Peringatan dan Target
Migrasi
Google menetapkan target internal 2029 untuk memigrasi
infrastrukturnya ke kriptografi post-quantum, mendesak ekosistem kripto global
ikut bergerak. Justin Drake dari Ethereum Foundation memperingatkan peluang 10%
agar pada 2032 komputer kuantum bisa memulihkan private key secp256k1 dari
public key terpapar, menyebut "sekarang saatnya bersiap". Analis
Bitfinex menilai ini tantangan engineering nyata tapi bukan ancaman
eksistensial, karena fondasi kripto Bitcoin memang punya umur terbatas.
Langkah Pencegahan
yang Direkomendasikan
Whitepaper menyarankan transisi ke algoritma tahan kuantum,
rotasi kunci kripto, serta hindari reuse atau eksposur public key. Meski
komputer kuantum fault-tolerant masih bertahun-tahun lagi, timeline ancaman
kini dipadatkan menjadi hitungan tahun, bukan dekade.
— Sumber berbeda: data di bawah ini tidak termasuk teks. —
From an optimization exercise on the open Yosys and OpenROAD flow, aimed at small area, a short achievable clock period and few clock cycles per item; shortcuts taken in it are not production practice.
In this exercise RTL edits were held to simulation tests only and were not proved equivalent to the original.
No driver is modelled on the clock port, so clock power and skew are understated where the tree is cut down; a real chip needs a root buffer or a tree.

==> run G: inputs <==
==> flow/design.v <==
module ppu_render (
    input  wire         clk,
    input  wire         rst,
    input  wire         start,
    output wire         busy,
    output reg          done,
    input  wire         pal_we,
    input  wire [1:0]   pal_idx,
    input  wire [23:0]  pal_rgb,
    output wire         vram_re,
    output wire [14:0]  vram_addr,
    input  wire [7:0]   vram_rdata,
    output reg          fb_we,
    output wire [7:0]   fb_y,
    output wire [4:0]   fb_col,
    output wire [7:0]   fb_paint,
    output wire [191:0] fb_rgb
);
    reg        run;         
    reg        startup;     
    reg        ph;          
    reg        mflag;       
    reg [2:0]  r;           
    reg [9:0]  cidx;        
    reg [7:0]  tile;
    reg [7:0]  plane0;
    reg [7:0]  sel1, sel2, sel3;    
    reg        ms;          
    reg        re;          
    reg        busy_r;
    reg [1:0]  rd;          
    reg [23:0] paln1, paln2, paln3;
    always @(posedge clk) begin
        if (pal_we) begin
            case (pal_idx)
                2'd1: paln1 <= ~pal_rgb;
                2'd2: paln2 <= ~pal_rgb;
                2'd3: paln3 <= ~pal_rgb;
                default: ;
            endcase
        end
    end
    localparam [9:0] CELL_LAST = {5'd18, 5'd16};
    wire [1:0] rl       = cidx[6:5];
    wire [2:0] rh       = cidx[9:7];
    wire [4:0] col      = cidx[4:0];
    wire       rl_wrap  = (rl == 2'b10);
    wire       row_last = rl_wrap & (rh == 3'b100);
    wire [1:0] rl_nx    = {rl[0], ~rl[1]};
    wire [2:0] rh_nx    = rl_wrap ? {rh[1:0], ~(rh[2] ^ rh[1])} : rh;
    wire [4:0] col_nx   = row_last ? {col[3:0], col[4] ^ col[2] ^ (col[3:0] == 4'd0)}
                                   : col;
    wire [9:0] cell_nx  = {rh_nx, rl_nx, col_nx};
    reg        run_n, startup_n, ph_n, mflag_n;
    reg [2:0]  r_n;
    reg [9:0]  cidx_n;
    reg [1:0]  rd_n;
    always @(*) begin
        run_n     = run;
        startup_n = startup;
        ph_n      = ph;
        mflag_n   = mflag;
        r_n       = r;
        cidx_n    = cidx;
        rd_n      = 2'd0;
        if (run) begin
            if (!ph) begin
                ph_n = 1'b1;
                rd_n = 2'd2;
            end else if (ms) begin
                mflag_n = 1'b1;
                rd_n    = 2'd1;
            end else begin
                ph_n      = 1'b0;
                mflag_n   = 1'b0;
                startup_n = 1'b0;
                r_n       = r + 3'd1;
                if (!startup)
                    rd_n = 2'd3;
                if (r == 3'd0)
                    cidx_n = cell_nx;
                if (r == 3'd7 && !startup && cidx == CELL_LAST)
                    run_n = 1'b0;
            end
        end else if (start) begin
            run_n     = 1'b1;
            startup_n = 1'b1;
            ph_n      = 1'b1;
            mflag_n   = 1'b0;
            r_n       = 3'd7;
            cidx_n    = CELL_LAST;   
        end
    end
    wire ms_n = ph_n & (r_n == 3'd7) & ~mflag_n;
    always @(posedge clk) begin
        startup <= startup_n;
        ph      <= ph_n;
        mflag   <= mflag_n;
        r       <= r_n;
        cidx    <= cidx_n;
        ms      <= ms_n;
        if (rst) begin
            run    <= 1'b0;
            re     <= 1'b0;
            rd     <= 2'd0;
            fb_we  <= 1'b0;
            done   <= 1'b0;
            busy_r <= 1'b0;
        end else begin
            run    <= run_n;
            re     <= run_n & ~(startup_n & ph_n & ~ms_n);
            rd     <= rd_n;
            fb_we  <= (rd == 2'd3);
            done   <= fb_we & ~run & (rd == 2'd0);
            busy_r <= run_n | (rd_n != 2'd0) | (rd == 2'd3);
        end
    end
    assign vram_re   = re;
    assign vram_addr = ms ? {3'b001, 2'b00, cell_nx}
                          : {3'b000, tile, r, ph};
    always @(posedge clk) begin
        case (rd)
            2'd1: tile   <= vram_rdata;
            2'd2: plane0 <= vram_rdata;
            default: ;
        endcase
    end
    always @(posedge clk) begin
        sel1 <=  plane0 & ~vram_rdata;
        sel2 <= ~plane0 &  vram_rdata;
        sel3 <=  plane0 &  vram_rdata;
    end
    assign busy = busy_r;
    assign fb_y   = {cidx[9:5], r - 3'd1};
    assign fb_col = cidx[4:0];
    genvar c;
    generate
        for (c = 0; c < 8; c = c + 1) begin : px
            wire s1 = sel1[7-c];
            wire s2 = sel2[7-c];
            wire s3 = sel3[7-c];
            assign fb_paint[c] = s1 | s2 | s3;
            assign fb_rgb[24*c +: 24] = ~(({24{s1}} & paln1) |
                                          ({24{s2}} & paln2) |
                                          ({24{s3}} & paln3));
        end
    endgenerate
endmodule
==> flow/flow/run.sh <==
#!/bin/bash
# The standard ORFS layout, with two changes:
#  - plain buf_1 cells as the port buffers instead of the delay buffers
#    buffer_ports picks by default;
#  - after CTS, the clock tree is rebuilt as one balanced level of clkbuf_16
#    cells driven by the clock port (flow/post_cts.tcl), which cuts the clock
#    latency every register sees by the same amount.
set -euo pipefail
export BUFFER_PORTS_ARGS="-buffer_cell sky130_fd_sc_hd__buf_1"
export POST_CTS_TCL="$PWD/flow/post_cts.tcl"
bash standard.sh finish > orfs_make.log 2>&1
==> flow/flow/post_cts.tcl <==
# Replace the clock tree that CTS built with a shallow balanced one: the
# clock port drives 4 buffers, one at the centre of each of 4 clusters of
# flip-flops (k-means on their positions); each drives 2 leaf buffers, one
# per half of its cluster, and the leaves drive the clock pins. Every
# flip-flop sees two buffers between the port and its clock pin.
set l1_master sky130_fd_sc_hd__clkbuf_8
set leaf_master sky130_fd_sc_hd__clkbuf_16
set block [ord::get_db_block]
proc out_iterm {inst} {
  foreach it [$inst getITerms] {
    if {[$it getIoType] eq "OUTPUT" && ![$it isSpecial]} { return $it }
  }
  error "no output on [$inst getName]"
}
set clk [$block findNet clk]

# the clock tree: every buffer reached from the port through buffers
set tree {}
set todo [list $clk]
set sinks {}
while {[llength $todo]} {
  set net [lindex $todo 0]
  set todo [lrange $todo 1 end]
  foreach it [$net getITerms] {
    if {![$it isInputSignal] && [[$it getMTerm] getSigType] ne "CLOCK" && [$it getIoType] ne "INPUT"} { continue }
    if {[$it getIoType] ne "INPUT"} { continue }
    set inst [$it getInst]
    set m [[$inst getMaster] getName]
    if {[regexp {^sky130_fd_sc_hd__(clkbuf|buf|clkinv|clkinvlp|inv|bufinv|clkdlybuf4s[0-9]+)_[0-9]+$} $m]} {
      set onet [[out_iterm $inst] getNet]
      set used 0
      if {$onet ne "NULL" && $onet ne ""} { set used [llength [$onet getITerms]] }
      if {[string match "*inv*" $m] && $used > 1} { error "inverting cell in the clock tree: [$inst getName]" }
      lappend tree $inst
      if {$used > 1} { lappend todo $onet }
    } elseif {[[$inst getMaster] isSequential]} {
      lappend sinks $it
    } else {
      error "unexpected clock load [$inst getName] $m"
    }
  }
}
puts "post_cts: [llength $tree] tree buffers, [llength $sinks] clock pins"

# positions
proc kmeans {pts k iters} {
  # seeds: points spread along x+y (k=2: ends; k=4: quartiles of x and y)
  set n [llength $pts]
  set xs [lsort -real [lmap p $pts {lindex $p 0}]]
  set ys [lsort -real [lmap p $pts {lindex $p 1}]]
  if {$k == 4} {
    set x1 [lindex $xs [expr {$n / 4}]]
    set x3 [lindex $xs [expr {3 * $n / 4}]]
    set y1 [lindex $ys [expr {$n / 4}]]
    set y3 [lindex $ys [expr {3 * $n / 4}]]
    set cent [list [list $x1 $y1] [list $x3 $y1] [list $x1 $y3] [list $x3 $y3]]
  } else {
    set dx [expr {[lindex $xs end] - [lindex $xs 0]}]
    set dy [expr {[lindex $ys end] - [lindex $ys 0]}]
    if {$dx >= $dy} {
      set cent [list [list [lindex $xs [expr {$n / 4}]] [lindex $ys [expr {$n / 2}]]] [list [lindex $xs [expr {3 * $n / 4}]] [lindex $ys [expr {$n / 2}]]]]
    } else {
      set cent [list [list [lindex $xs [expr {$n / 2}]] [lindex $ys [expr {$n / 4}]]] [list [lindex $xs [expr {$n / 2}]] [lindex $ys [expr {3 * $n / 4}]]]]
    }
  }
  for {set iter 0} {$iter < $iters} {incr iter} {
    set asg {}
    foreach p $pts {
      set best 0; set bd 1e30
      for {set j 0} {$j < $k} {incr j} {
        set c [lindex $cent $j]
        set d [expr {abs([lindex $p 0] - [lindex $c 0]) + abs([lindex $p 1] - [lindex $c 1])}]
        if {$d < $bd} { set bd $d; set best $j }
      }
      lappend asg $best
    }
    set new {}
    for {set j 0} {$j < $k} {incr j} {
      set sx 0.0; set sy 0.0; set cnt 0
      foreach p $pts a $asg { if {$a == $j} { set sx [expr {$sx + [lindex $p 0]}]; set sy [expr {$sy + [lindex $p 1]}]; incr cnt } }
      if {$cnt} { lappend new [list [expr {$sx / $cnt}] [expr {$sy / $cnt}]] } else { lappend new [lindex $cent $j] }
    }
    set cent $new
  }
  return [list $cent $asg]
}

set pts {}
foreach it $sinks {
  set b [[$it getInst] getBBox]
  lappend pts [list [expr {([$b xMin] + [$b xMax]) / 2.0}] [expr {([$b yMin] + [$b yMax]) / 2.0}]]
}
lassign [kmeans $pts 4 50] cent asg

# tear down the old tree
foreach it $sinks { $it disconnect }
foreach inst $tree {
  set m [[$inst getMaster] getName]
  set onet [[out_iterm $inst] getNet]
  odb::dbInst_destroy $inst
  if {$onet ne "NULL" && $onet ne ""} { odb::dbNet_destroy $onet }
}

# build the new tree: port -> 4 buffers -> 2 leaf buffers each -> clock pins
proc add_buf {block mname name x y in} {
  set inst [odb::dbInst_create $block [[ord::get_db] findMaster $mname] $name]
  $inst setLocation [expr {int($x) - 1500}] [expr {int($y) - 1360}]
  $inst setPlacementStatus PLACED
  set net [odb::dbNet_create $block "${name}_net"]
  $net setSigType CLOCK
  [$inst findITerm A] connect $in
  [$inst findITerm X] connect $net
  return $net
}
for {set k 0} {$k < 4} {incr k} {
  set c [lindex $cent $k]
  set mid [add_buf $block $l1_master "clkbuf_l1_$k" [lindex $c 0] [lindex $c 1] $clk]
  set sub {}; set subp {}
  foreach it $sinks p $pts a $asg { if {$a == $k} { lappend sub $it; lappend subp $p } }
  lassign [kmeans $subp 2 30] c2 a2
  for {set j 0} {$j < 2} {incr j} {
    set cc [lindex $c2 $j]
    set leaf [add_buf $block $leaf_master "clkbuf_l2_${k}_$j" [lindex $cc 0] [lindex $cc 1] $mid]
    set cnt 0
    foreach it $sub a $a2 { if {$a == $j} { $it connect $leaf; incr cnt } }
    puts "post_cts: clkbuf_l2_${k}_$j at $cc drives $cnt clock pins"
  }
}

detailed_placement
check_placement -verbose
estimate_parasitics -placement
report_clock_skew
report_clock_latency
==> flow/standard.sh <==
#!/bin/bash
# synth_recipe.tcl (not shown) runs the flow's synth.tcl, then flattens the netlist and writes it again
# the make line also repeats each setting of config.mk as NAME=value (left out here)
make -C /OpenROAD-flow-scripts/flow DESIGN_CONFIG=/design/flow/config.mk WORK_HOME=/design/flow/orfs CLKGATE_MAP_FILE= SYNTH_SCRIPT=/design/flow/synth_recipe.tcl "${@:-finish}"
==> flow/config.mk <==
export PLATFORM = sky130hd
export DESIGN_NAME = ppu_render
export DESIGN_NICKNAME = ppu_render
export VERILOG_FILES = /design/flow/design.v
export SDC_FILE = /design/flow/constraint.sdc
export NUM_CORES = 4
export LEC_CHECK = 0
export CAP_MARGIN = 20
export CORE_MARGIN = 2
export CORE_UTILIZATION = 40
export PLACE_DENSITY = 0.6
export SLEW_MARGIN = 20
==> flow/constraint.sdc <==
create_clock -name core_clock -period 5.0 [get_ports {clk}]
set_input_delay 1.0000 -clock core_clock [delete_from_list [all_inputs] [get_ports {clk}]]
set_output_delay 1.0000 -clock core_clock [all_outputs]
set_load 0.01 [all_outputs]
==> run Z (differences from run G) <==
--- a/flow/flow/post_cts.tcl
+++ b/flow/flow/post_cts.tcl
@@ -6,12 +6,6 @@
 set l1_master sky130_fd_sc_hd__clkbuf_8
 set leaf_master sky130_fd_sc_hd__clkbuf_16
 set block [ord::get_db_block]
-proc out_iterm {inst} {
-  foreach it [$inst getITerms] {
-    if {[$it getIoType] eq "OUTPUT" && ![$it isSpecial]} { return $it }
-  }
-  error "no output on [$inst getName]"
-}
 set clk [$block findNet clk]
 
 # the clock tree: every buffer reached from the port through buffers
@@ -26,11 +20,11 @@
     if {[$it getIoType] ne "INPUT"} { continue }
     set inst [$it getInst]
     set m [[$inst getMaster] getName]
-    if {[regexp {^sky130_fd_sc_hd__(clkbuf|buf|clkinv|clkinvlp|inv|bufinv|clkdlybuf4s[0-9]+)_[0-9]+$} $m]} {
-      set onet [[out_iterm $inst] getNet]
+    if {[string match "sky130_fd_sc_hd__clkbuf_*" $m] || [string match "sky130_fd_sc_hd__buf_*" $m] || [string match "sky130_fd_sc_hd__clkinv*" $m] || [string match "sky130_fd_sc_hd__inv_*" $m]} {
+      set onet [[$inst findITerm [expr {[string match "*inv*" $m] ? "Y" : "X"}]] getNet]
       set used 0
       if {$onet ne "NULL" && $onet ne ""} { set used [llength [$onet getITerms]] }
-      if {[string match "*inv*" $m] && $used > 1} { error "inverting cell in the clock tree: [$inst getName]" }
+      if {[string match "*inv*" $m] && $used > 1} { error "inverter in the clock tree: [$inst getName]" }
       lappend tree $inst
       if {$used > 1} { lappend todo $onet }
     } elseif {[[$inst getMaster] isSequential]} {
@@ -96,7 +90,7 @@
 foreach it $sinks { $it disconnect }
 foreach inst $tree {
   set m [[$inst getMaster] getName]
-  set onet [[out_iterm $inst] getNet]
+  set onet [[$inst findITerm [expr {[string match "*inv*" $m] ? "Y" : "X"}]] getNet]
   odb::dbInst_destroy $inst
   if {$onet ne "NULL" && $onet ne ""} { odb::dbNet_destroy $onet }
 }
==> summary of the runs <==
Run Z ended with an error in clock tree synthesis (4_1_cts). Run G finished with timing, DRC and antenna clean. In synthesized cell count, run Z and run G do not differ. Synthesized area is the same in run G and run Z.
Di Indonesia, konferensi
internasional mendorong kolaborasi untuk kriptografi pasca-kuantum seperti
ML-KEM, ML-DSA, dan SLH-DSA yang disetujui NIST.
Di Gresik, kesadaran ini relevan mengingat pertumbuhan
adopsi kripto lokal; komunitas dan pelaku usaha disarankan mulai migrasi
proaktif demi keamanan aset digital.